Tax Planning: Consider Termination of Your Late Spouse's Trust

How many of you have a client who is the current beneficiary of their deceased spouse’s trust? Have you reviewed the terms of the trust or its current assets recently? Taking the time to do so may present an opportunity to save your client a significant amount of money. Ask yourself, “How much could be saved in income taxes and capital gains taxes by distributing income and/or assets out now or dissolving the trust now?” 

In 2014, trusts will be subject to the maximum tax rates on any income over $12,150. It doesn’t take much to meet that threshold. As a result of new tax laws passed in 2013, the highest income tax rate is now 39.6 percent, the maximum tax rate for long-term capital gains and dividends is 20 percent, and a 3.8 percent “Medicare” tax is imposed on investment income (including capital gains).   

Most of us have clients who established typical A-B trusts when it made perfect sense to do so. A number of those clients now face a much different set of circumstances that do not include a risk of owing federal estate taxes upon the death of the survivor. As a result, surviving spouses who are the lifetime beneficiaries of their deceased spouse’s trusts may have no reason to be; and, in fact, it may be more beneficial for them to terminate those trusts (if at all possible).   

Picture this: Your dad died four years ago. In life, he established an A-B Trust naming your mom as the lifetime beneficiary. He died with approximately $500,000 in trust assets (held in a brokerage account), all of which were funded to the B Trust (Family/Bypass Trust); nothing is held in the A Trust (Marital Trust). The B Trust gives the trustee the discretion to distribute income and/or principal to mom for health, education, support and maintenance during her lifetime, and upon your mom’s death, the balance of the B Trust will be distributed out to you and your three siblings in equal shares. Currently, the brokerage account has grown in value to more than $600,000. 

Hopefully the trustee is exercising its discretion to distribute the net income out to your mom each year so that the income tax owed is based on her tax bracket as opposed to the trust’s tax bracket. This alone would save thousands of dollars long-term. But another issue the trustee needs to consider is capital gains taxes. The assets in your dad’s B Trust do not gain a step up in basis on your mom’s death. When they are eventually sold, there will be capital gains taxes owed on the growth in value since his death, which amounts to more than $100,000. But what if the trust’s terms allowed the trustee to terminate the trust or distribute all principal to your mom, even to the extent of exhausting the trust? This would allow your mom to transfer the brokerage account to herself or her trust; however, to avoid capital gains, the transfer would be an in-kind distribution and not a sale. At her death, the assets would gain a step up in basis and you and your siblings would escape the capital gains tax that would’ve been paid if it had remained in your dad’s trust. This could amount to a significant savings in many circumstances. 
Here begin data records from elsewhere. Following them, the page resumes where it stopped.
==> src/rtl/exu_alu.sv <==
`include "exu_defines.svh"

module exu_alu (
    input  logic [`EXU_XLEN-1:0] pc,
    input  logic [`EXU_XLEN-1:0] imm,
    input  logic [`EXU_XLEN-1:0] src1,
    input  logic [`EXU_XLEN-1:0] src2,
    input  logic                 src1_is_pc,
    input  logic                 src2_is_imm,
    input  exu_pkg::exu_class_e  op_class,
    input  exu_pkg::exu_op_u     op,
    output logic [`EXU_XLEN-1:0] alu_result,
    output logic                 cmp_taken
);
    import exu_pkg::*;

    logic [`EXU_XLEN-1:0]    opa;
    logic [`EXU_XLEN-1:0]    opb;
    logic [`EXU_XLEN-1:0]    sum;
    logic [`EXU_XLEN-1:0]    fn_result;
    logic [`EXU_SHAMT_W-1:0] shamt;
    logic                    ab_lt_s;
    logic                    ab_lt_u;
    logic                    src_eq;
    logic                    src_lt_s;
    logic                    src_lt_u;

    assign opa   = src1_is_pc  ? pc  : src1;
    assign opb   = src2_is_imm ? imm : src2;
    assign shamt = opb[`EXU_SHAMT_W-1:0];
    assign sum   = opa + opb;

    assign ab_lt_s = $signed(opa) < $signed(opb);
    assign ab_lt_u = opa < opb;

    always_comb begin
        case (op.alu.fn)
            FN_ADD:    fn_result = sum;
            FN_SUB:    fn_result = opa - opb;
            FN_SLL:    fn_result = opa << shamt;
            FN_SLT:    fn_result = {{(`EXU_XLEN-1){1'b0}}, ab_lt_s};
            FN_SLTU:   fn_result = {{(`EXU_XLEN-1){1'b0}}, ab_lt_u};
            FN_XOR:    fn_result = opa ^ opb;
            FN_SRL:    fn_result = opa >> shamt;
            FN_SRA:    fn_result = $signed(opa) >>> shamt;
            FN_OR:     fn_result = opa | opb;
            FN_AND:    fn_result = opa & opb;
            FN_PASS_B: fn_result = opb;
            default:   fn_result = '0;
        endcase
    end

    always_comb begin
        case (op_class)
            CLS_JUMP: alu_result = {sum[`EXU_XLEN-1:1], 1'b0}; // jalr clears bit 0.
            CLS_SYS:  alu_result = '0; // the op word holds system flags here.
            default:  alu_result = fn_result;
        endcase
    end

    // the branch compare always looks at the register operands.
    assign src_eq   = src1 == src2;
    assign src_lt_s = $signed(src1) < $signed(src2);
    assign src_lt_u = src1 < src2;

    always_comb begin
        case (op.alu.cmp)
            CMP_EQ:  cmp_taken = src_eq;
            CMP_NE:  cmp_taken = !src_eq;
            CMP_LT:  cmp_taken = src_lt_s;
            CMP_GE:  cmp_taken = !src_lt_s;
            CMP_LTU: cmp_taken = src_lt_u;
            CMP_GEU: cmp_taken = !src_lt_u;
            default: cmp_taken = 1'b0;
        endcase
    end

endmodule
Remember, also, that MCL 700.7416 allows the court to modify the terms of a trust to achieve the settlor’s tax objectives in a manner that is not contrary to the settlor’s probable intention. Further, MCL 700.7412 allows the court to modify the administrative terms of a trust if continuation of the trust on its existing terms would be impracticable or wasteful or impair the trust’s administration. The potential capital gains tax savings could be so great in an appropriate situation, that it may be worth petitioning the probate court to modify the terms of a trust where the terms of the trust do not allow termination or exhaustion of the trust’s principal under the current set of circumstances your client faces. It is also worth exploring whether your particular trust can be terminated under MCL 700.7414, which allows the trust to be terminated if the total value of trust property is less than $72,000 (in 2014) and the trustee concludes that the value of trust property is insufficient to justify the cost of administration.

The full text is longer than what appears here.